Di hari terakhir liburannya, Fetter mengajak seorang anak jalanan ke sekolah dan berbincang dengan salah satu guru di sana. Dia ingin membayar biaya pendidikan anak tersebut selama setahun dan meminta guru tersebut untuk mejadi walinya karena dia harus kembali ke Belanda.
“Yang saya rasakan, setelah pulang hidup terasa lebih bermakna dengan membantunya,” ujar Fetter.
Sepulang ke Belanda, Fetter menjual usahanya dan berniat untuk pindah ke Indonesia. Niat awalnya adalah membuka sebuah resor wisata di Gili Trawangan yang terletak di barat laut Lombok.
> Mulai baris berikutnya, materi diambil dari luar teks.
<file path="src/slc_pkg.sv">
package slc_pkg;

	// register indices on the plain port, one 16-bit register each
	localparam logic [4:0] ADDR_BASE_SEL   = 5'h00;
	localparam logic [4:0] ADDR_AMP_PCT    = 5'h01;
	localparam logic [4:0] ADDR_JUMP_PCT   = 5'h02;
	localparam logic [4:0] ADDR_PERIOD     = 5'h03;
	localparam logic [4:0] ADDR_RISE_COEF  = 5'h04;
	localparam logic [4:0] ADDR_TARGET_LEN = 5'h05;
	localparam logic [4:0] ADDR_MEAS_LEN   = 5'h06;
	localparam logic [4:0] ADDR_PPM        = 5'h07;
	localparam logic [4:0] ADDR_FINAL_THR  = 5'h08;
	localparam logic [4:0] ADDR_INTERIM    = 5'h09;
	localparam logic [4:0] ADDR_CTRL       = 5'h0a;
	localparam logic [4:0] ADDR_COUNT      = 5'h0b;
	localparam logic [4:0] ADDR_IRQ_STAT   = 5'h0c;
	localparam logic [4:0] ADDR_IRQ_CLR    = 5'h0d;
	localparam logic [4:0] ADDR_IRQ_EN     = 5'h0e;
	localparam logic [4:0] ADDR_FREQ_UPPER = 5'h0f;
	localparam logic [4:0] ADDR_FREQ_LOWER = 5'h10;
	localparam logic [4:0] ADDR_FREQ_MAX   = 5'h11;
	localparam logic [4:0] ADDR_OUT_FREQ   = 5'h12;

	// values after reset (percent in 0.1 %, time in 0.1 s, freq 0.01 Hz)
	localparam logic [15:0] RST_BASE_SEL   = 16'h0000;
	localparam logic [15:0] RST_AMP_PCT    = 16'h0000;
	localparam logic [15:0] RST_JUMP_PCT   = 16'h0000;
	localparam logic [15:0] RST_PERIOD     = 16'h0064;
	localparam logic [15:0] RST_RISE_COEF  = 16'h01f4;
	localparam logic [15:0] RST_TARGET_LEN = 16'h03e8;
	localparam logic [15:0] RST_PPM        = 16'h03e8;
	localparam logic [15:0] RST_FINAL_THR  = 16'h03e8;
	localparam logic [15:0] RST_INTERIM    = 16'h03e8;
	localparam logic [15:0] RST_CTRL       = 16'h0000;
	localparam logic [15:0] RST_FREQ_UPPER = 16'h1388;
	localparam logic [15:0] RST_FREQ_LOWER = 16'h0000;
	localparam logic [15:0] RST_FREQ_MAX   = 16'h1388;

	// field positions
	localparam int CTRL_SWING_EN = 0;
	localparam int IRQ_LEN       = 0;
	localparam int IRQ_FINAL     = 1;
	localparam int IRQ_INTERIM   = 2;
	localparam int IRQ_CYCLE     = 3;
	localparam int IRQ_W         = 4;

	// scale constants
	localparam logic [31:0] PCT_FULL    = 32'h0000_03e8; // 100.0 % in 0.1 %
	localparam logic [31:0] MS_PER_UNIT = 32'h0000_0064; // 0.1 s in ms
	localparam logic [31:0] PPM_STEP    = 32'h0000_000a; // one pulse, x10

	// swing time tick: 1 ms, fine enough for 0.1 s period steps
	localparam int CLK_NS          = 20;
	localparam int TICK_NS         = 1000000;
	localparam int TICK_CYCLES_DEF = TICK_NS / CLK_NS;

	typedef enum logic [1:0]
	{
		SLC_RISE = 2'b01,
		SLC_FALL = 2'b10
	} slc_phase_e;

	// register port request
	typedef struct packed
	{
		logic        wr;
		logic        rd;
		logic [4:0]  addr;
		logic [15:0] wdata;
	} slc_bus_s;

	// discrete terminals in
	typedef struct packed
	{
		logic len_pulse;
		logic len_clear;
		logic cnt_pulse;
		logic cnt_clear;
	} slc_din_s;

	// software settings
	typedef struct packed
	{
		logic [15:0]       base_sel;
		logic [15:0]       amp;
		logic [15:0]       jump;
		logic [15:0]       period;
		logic [15:0]       rise;
		logic [15:0]       target;
		logic [15:0]       ppm;
		logic [15:0]       final_thr;
		logic [15:0]       interim_thr;
		logic [15:0]       ctrl;
		logic [15:0]       upper;
		logic [15:0]       lower;
		logic [15:0]       fmax;
		logic [IRQ_W-1:0]  irq_en;
	} slc_cfg_s;

	// whole module state
	typedef struct packed
	{
		slc_cfg_s          cfg;
		slc_phase_e        phase;
		logic [31:0]       tick_cnt;
		logic [31:0]       t;
		logic [31:0]       err;
		logic signed [17:0] offset;
		logic              len_d;
		logic              cnt_d;
		logic [31:0]       len_acc;
		logic [15:0]       length;
		logic [15:0]       count;
		logic              len_hit;
		logic              fin_hit;
		logic              int_hit;
		logic [IRQ_W-1:0]  irq_st;
		logic              irq;
		logic [15:0]       rdata;
		logic [15:0]       freq;
	} slc_state_s;

endpackage : slc_pkg

</file>
<file path="src/slc_swing_length_count.sv">
// The strobed register port and the placing of the registers are this design's own decisions.
`timescale 1ns/1ps
// Operation
// - triangular swing around set frequency
// - zero amplitude percent gives no swing
// - base 0 scales central frequency
// - base 1 scales maximum output frequency
// - jump step is amplitude times jump percent
// - clamp output between lower and upper limit
// - one swing cycle per configured period
// - rise share is period times coefficient
// - length is pulses divided by scale
// - length flag once length exceeds target
// - length clear input zeroes measured length
// - final threshold sets flag, stops counting
// - interim threshold sets flag, keeps counting
module slc_swing_length_count
	import slc_pkg::*;
#(
	parameter int TICK_CYCLES = TICK_CYCLES_DEF // cycles per swing tick
)
(
	input  wire logic        clk,            // 50 MHz clock
	input  wire logic        srst,           // sync reset, active high
	input  wire logic        ce,             // clock enable, freezes all
	input  wire slc_bus_s    bus,            // register port request
	output logic [15:0]      rdata,          // read data, cycle after rd
	input  wire logic [15:0] set_freq,       // central frequency, 0.01 Hz
	input  wire slc_din_s    din,            // discrete terminals
	output logic [15:0]      out_freq,       // swung output frequency
	output logic             length_reached, // length reached terminal
	output logic             count_final,    // final count reached
	output logic             count_interim,  // interim count reached
	output logic             irq             // level interrupt
);

	slc_state_s st;     // registered state
	slc_state_s nxt_st; // next state

	// how the block is split up
	// - one packed state word, filled by one combinational process and
	//   registered by one clocked process, so ce freezes every bit at once
	// - the swing part works in 0.01 Hz units on a signed offset that is
	//   added to the set frequency and then clamped into the limits
	// - the length part keeps a remainder in tenths of a pulse, so a
	//   fractional pulses-per-metre scale needs no divider
	// - the count part stops at the final threshold and keeps its flags
	//   until the count clear input is seen
	// - all flags also set sticky status bits for the level interrupt
	//
	// limitations a user must know
	// - the offset moves at most one unit per clock; with the real 1 ms
	//   tick that is far faster than any slope the settings can ask for,
	//   but a shortened tick in simulation can make a ramp fall short
	//   of its end point, which the turn-round value then makes up
	// - the set frequency is taken as a level; a step in it shows on the
	//   output one cycle later, clamped like the swing
	// - interim above final is not refused here: the final threshold
	//   stops the count first, so the interim flag would never rise
	//
	// hazards avoided
	// - the offset is signed and the amplitude is not: every compare of
	//   the two casts the amplitude to signed first, else a negative
	//   offset reads as a huge number and the ramp stalls at a turn
	// - pulse inputs are edge detected against their last sample, whose
	//   value after reset is the idle low of the pin, so reset never
	//   leaves a false edge behind
	// - a status event in the same cycle as its clear wins, so software
	//   never loses an event that lands while it is acknowledging
	// - read data is zero outside the cycle after a read strobe, so a
	//   stale value never looks like a fresh answer

	// derived swing figures, combinational
	logic [31:0]        base_f;   // amplitude base frequency
	logic [31:0]        aw;       // swing amplitude
	logic [31:0]        jmp;      // jump step
	logic [31:0]        per_ms;   // period in ticks
	logic [31:0]        rise_ms;  // rising ramp in ticks
	logic [31:0]        fall_ms;  // falling ramp in ticks
	logic [31:0]        seg_ms;   // current ramp length
	logic               active;   // swing running
	logic               tick;     // one-cycle swing tick
	logic signed [19:0] sum;      // centre plus offset
	logic [IRQ_W-1:0]   ev;       // events this cycle

	assign rdata          = st.rdata;
	assign out_freq       = st.freq;
	assign length_reached = st.len_hit;
	assign count_final    = st.fin_hit;
	assign count_interim  = st.int_hit;
	assign irq            = st.irq;

	// swing amplitude and ramp lengths
	always_comb
	begin
		if (st.cfg.base_sel == 16'h0000)
			base_f = {16'h0000, set_freq};
		else
			base_f = {16'h0000, st.cfg.fmax};
		aw      = (base_f * {16'h0000, st.cfg.amp}) / PCT_FULL;
		jmp     = (aw * {16'h0000, st.cfg.jump}) / PCT_FULL;
		per_ms  = {16'h0000, st.cfg.period} * MS_PER_UNIT;
		rise_ms = (per_ms * {16'h0000, st.cfg.rise}) / PCT_FULL;
		fall_ms = per_ms - rise_ms;
		seg_ms  = (st.phase == SLC_RISE) ? rise_ms : fall_ms;
		// zero amplitude or zero period means no swing
		active  = st.cfg.ctrl[CTRL_SWING_EN] && (st.cfg.amp != 16'h0000)
		          && (per_ms != 32'h0000_0000);
		tick    = (st.tick_cnt == 32'(TICK_CYCLES - 1));
		sum     = 20'(signed'({4'h0, set_freq})) + 20'(st.offset);
	end

	// next state
	always_comb
	begin
		nxt_st = st;
		ev     = '0;

		// free-running tick divider
		nxt_st.tick_cnt = tick ? 32'h0 : st.tick_cnt + 32'h1;

		// triangle generator: a serial divider walks the offset at most one
		// unit per cycle, so no wide divider sits in the ramp path
		if (!active)
		begin
			nxt_st.phase  = SLC_RISE;
			nxt_st.t      = 32'h0;
			nxt_st.err    = 32'h0;
			nxt_st.offset = 18'sh0;
		end
		else if (tick && (st.t + 32'h1 >= seg_ms))
		begin
			// ramp ends: turn round and apply the jump step
			nxt_st.t   = 32'h0;
			nxt_st.err = 32'h0;
			case (st.phase)
				SLC_RISE:
				begin
					nxt_st.phase  = SLC_FALL;
					nxt_st.offset = 18'(aw) - 18'(jmp);
				end
				SLC_FALL:
				begin
					nxt_st.phase  = SLC_RISE;
					nxt_st.offset = 18'(jmp) - 18'(aw);
					ev[IRQ_CYCLE] = 1'b1;
				end
				default:
				begin
					nxt_st.phase  = SLC_RISE;
					nxt_st.offset = 18'sh0;
				end
			endcase
		end
		else
		begin
			// ramp slope: 2*aw units across seg_ms ticks
			if (tick)
			begin
				nxt_st.t   = st.t + 32'h1;
				nxt_st.err = st.err + (aw << 1);
			end
			if (st.err >= seg_ms)
			begin
				nxt_st.err = nxt_st.err - seg_ms;
				// signed compares: the offset goes below zero
				if (st.phase == SLC_RISE && st.offset < $signed(18'(aw)))
					nxt_st.offset = st.offset + 18'sh1;
				else if (st.phase == SLC_FALL
				         && st.offset > -$signed(18'(aw)))
					nxt_st.offset = st.offset - 18'sh1;
			end
		end

		// output frequency clamped into the limits
		if (sum > 20'(signed'({4'h0, st.cfg.upper})))
			nxt_st.freq = st.cfg.upper;
		else if (sum < 20'(signed'({4'h0, st.cfg.lower})))
			nxt_st.freq = st.cfg.lower;
		else
			nxt_st.freq = sum[15:0];

		// length: each pulse adds 10, scale is in 0.1 pulses per metre
		nxt_st.len_d = din.len_pulse;
		if (din.len_clear)
		begin
			nxt_st.len_acc = 32'h0;
			nxt_st.length  = 16'h0;
			nxt_st.len_hit = 1'b0;
		end
		else
		begin
			if (din.len_pulse && !st.len_d)
				nxt_st.len_acc = st.len_acc + PPM_STEP;
			// one metre per cycle at most; pulses are far slower
			if (st.cfg.ppm != 16'h0000 && st.len_acc >= {16'h0, st.cfg.ppm}
			    && st.length != 16'hffff)
			begin
				nxt_st.len_acc = nxt_st.len_acc - {16'h0, st.cfg.ppm};
				nxt_st.length  = st.length + 16'h1;
			end
			if (st.length > st.cfg.target)
				nxt_st.len_hit = 1'b1;
		end
		ev[IRQ_LEN] = nxt_st.len_hit && !st.len_hit;

		// counter with final and interim thresholds
		nxt_st.cnt_d = din.cnt_pulse;
		if (din.cnt_clear)
		begin
			nxt_st.count   = 16'h0;
			nxt_st.fin_hit = 1'b0;
			nxt_st.int_hit = 1'b0;
		end
		else
		begin
			// stops once the final threshold is reached
			if (din.cnt_pulse && !st.cnt_d && st.count < st.cfg.final_thr)
				nxt_st.count = st.count + 16'h1;
			if (st.count >= st.cfg.final_thr)
				nxt_st.fin_hit = 1'b1;
			if (st.count >= st.cfg.interim_thr)
				nxt_st.int_hit = 1'b1;
		end
		ev[IRQ_FINAL]   = nxt_st.fin_hit && !st.fin_hit;
		ev[IRQ_INTERIM] = nxt_st.int_hit && !st.int_hit;

		// register writes, measured length and count are read-only
		if (bus.wr)
		begin
			if (bus.addr == ADDR_BASE_SEL)
				nxt_st.cfg.base_sel = {15'h0, bus.wdata[0]};
			else if (bus.addr == ADDR_AMP_PCT)
				nxt_st.cfg.amp = bus.wdata;
			else if (bus.addr == ADDR_JUMP_PCT)
				nxt_st.cfg.jump = bus.wdata;
			else if (bus.addr == ADDR_PERIOD)
				nxt_st.cfg.period = bus.wdata;
			else if (bus.addr == ADDR_RISE_COEF)
				nxt_st.cfg.rise = bus.wdata;
			else if (bus.addr == ADDR_TARGET_LEN)
				nxt_st.cfg.target = bus.wdata;
			else if (bus.addr == ADDR_PPM)
				nxt_st.cfg.ppm = bus.wdata;
			else if (bus.addr == ADDR_FINAL_THR)
				nxt_st.cfg.final_thr = bus.wdata;
			else if (bus.addr == ADDR_INTERIM)
				nxt_st.cfg.interim_thr = bus.wdata;
			else if (bus.addr == ADDR_CTRL)
				nxt_st.cfg.ctrl = {15'h0, bus.wdata[CTRL_SWING_EN]};
			else if (bus.addr == ADDR_IRQ_EN)
				nxt_st.cfg.irq_en = bus.wdata[IRQ_W-1:0];
			else if (bus.addr == ADDR_FREQ_UPPER)
				nxt_st.cfg.upper = bus.wdata;
			else if (bus.addr == ADDR_FREQ_LOWER)
				nxt_st.cfg.lower = bus.wdata;
			else if (bus.addr == ADDR_FREQ_MAX)
				nxt_st.cfg.fmax = bus.wdata;
		end

		// sticky status: a new event beats a clear in the same cycle
		if (bus.wr && bus.addr == ADDR_IRQ_CLR)
			nxt_st.irq_st = (st.irq_st & ~bus.wdata[IRQ_W-1:0]) | ev;
		else
			nxt_st.irq_st = st.irq_st | ev;
		nxt_st.irq = |(nxt_st.irq_st & nxt_st.cfg.irq_en);

		// read data, only in the cycle after the strobe
		nxt_st.rdata = 16'h0;
		if (bus.rd)
		begin
			if (bus.addr == ADDR_BASE_SEL)
				nxt_st.rdata = st.cfg.base_sel;
			else if (bus.addr == ADDR_AMP_PCT)
				nxt_st.rdata = st.cfg.amp;
			else if (bus.addr == ADDR_JUMP_PCT)
				nxt_st.rdata = st.cfg.jump;
			else if (bus.addr == ADDR_PERIOD)
				nxt_st.rdata = st.cfg.period;
			else if (bus.addr == ADDR_RISE_COEF)
				nxt_st.rdata = st.cfg.rise;
			else if (bus.addr == ADDR_TARGET_LEN)
				nxt_st.rdata = st.cfg.target;
			else if (bus.addr == ADDR_MEAS_LEN)
				nxt_st.rdata = st.length;
			else if (bus.addr == ADDR_PPM)
				nxt_st.rdata = st.cfg.ppm;
			else if (bus.addr == ADDR_FINAL_THR)
				nxt_st.rdata = st.cfg.final_thr;
			else if (bus.addr == ADDR_INTERIM)
				nxt_st.rdata = st.cfg.interim_thr;
			else if (bus.addr == ADDR_CTRL)
				nxt_st.rdata = st.cfg.ctrl;
			else if (bus.addr == ADDR_COUNT)
				nxt_st.rdata = st.count;
			else if (bus.addr == ADDR_IRQ_STAT)
				nxt_st.rdata = {12'h0, st.irq_st};
			else if (bus.addr == ADDR_IRQ_EN)
				nxt_st.rdata = {12'h0, st.cfg.irq_en};
			else if (bus.addr == ADDR_FREQ_UPPER)
				nxt_st.rdata = st.cfg.upper;
			else if (bus.addr == ADDR_FREQ_LOWER)
				nxt_st.rdata = st.cfg.lower;
			else if (bus.addr == ADDR_FREQ_MAX)
				nxt_st.rdata = st.cfg.fmax;
			else if (bus.addr == ADDR_OUT_FREQ)
				nxt_st.rdata = st.freq;
		end
	end

	// state register; ce low freezes everything
	always_ff @(posedge clk)
	begin
		if (srst)
		begin
			st                 <= '0;
			st.phase           <= SLC_RISE;
			st.cfg.base_sel    <= RST_BASE_SEL;
			st.cfg.amp         <= RST_AMP_PCT;
			st.cfg.jump        <= RST_JUMP_PCT;
			st.cfg.period      <= RST_PERIOD;
			st.cfg.rise        <= RST_RISE_COEF;
			st.cfg.target      <= RST_TARGET_LEN;
			st.cfg.ppm         <= RST_PPM;
			st.cfg.final_thr   <= RST_FINAL_THR;
			st.cfg.interim_thr <= RST_INTERIM;
			st.cfg.ctrl        <= RST_CTRL;
			st.cfg.upper       <= RST_FREQ_UPPER;
			st.cfg.lower       <= RST_FREQ_LOWER;
			st.cfg.fmax        <= RST_FREQ_MAX;
		end
		else if (ce)
			st <= nxt_st;
	end

endmodule : slc_swing_length_count

</file>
Pada saat yang bersamaan, dia menyurvei 400 anak jalanan untuk mendapatkan dukungan. Itulah mengapa dia kemudian mendirikan Yayasan Peduli Anak dengan mendirikan 3 asrama di lahan seluas 1,5 hektar lengkap dengan fasilitas seperti musala, sekolah dasar, dan sekolah vokasional. Fetter berhasil menghimpun 7.000 donatur sejak berdiri di tahun 2005.
Hingga kini yayasan tersebut sudah mandiri dalam memberikan tempat bernauh bagi anak-anak serta tempat untuk mendapatkan pendidikan serta ketrampilan dengan melibatkan 60 staf yayasan.
Setiap bulan, yayasan tersebut menghabiskan dana Rp 100 juta untuk biaya operasional dan semuanya berasal dari sumbangan.
Kembali Pada tahun 2012, Fetter bersama isterinya mengadopsi dua anak dan memboyong mereka ke Jakarta. Di ibu kota, dia ingin kembali berbisnis.
“Saya ingin kembali ke keahlian saya yakni perusahaan teknologi,” ujarnya.
Situs jual beli pun kembali ditekuni, langkah pertama yang ditempuh Fetter adalah mewawancarai para pengguna situs jual beli untuk mencari tahu aspirasi mereka.
Didapatkan tiga masalah pokok dalam jual beli elektronik di Indonesia yakni masalah distribusi dan transportasi, masalah keamanan, serta mekanisme pembayaran.
Itulah mengapa, konsep jual beli yang berorientasi pembeli pun dicetuskan Fetter. Dengan fitur lokasi yang spesifik, pembeli bisa dengan mudah mencari penjual, bertatat muka dan langsung bertransaksi. Dengan demikian dua masalah lainnya yakni keamanan dan mekanisme pembayaran langsung tuntas.
Dia menegaskan bahwa dua dunia yakni situs jual beli dan yayasan anak jalanan ini akan berjalan bersama-sama.
Sebanyak 5 persen dari keuntungan jualo.com akan disumbangkan kepada yayasan bagi anak jalanan ini. Salah satunya berasal dari layanan iklan premium di situs jualo.com.
Di Indonesia memang sudah ada situs yang menawarkan layanan serupa, Fetter mengaku tidak gentar untuk berkompetisi dengan pemain yang sudah terlebih dahulu hadir karena yakin bahwa falsafah yang dipegang perusahaannya berbeda.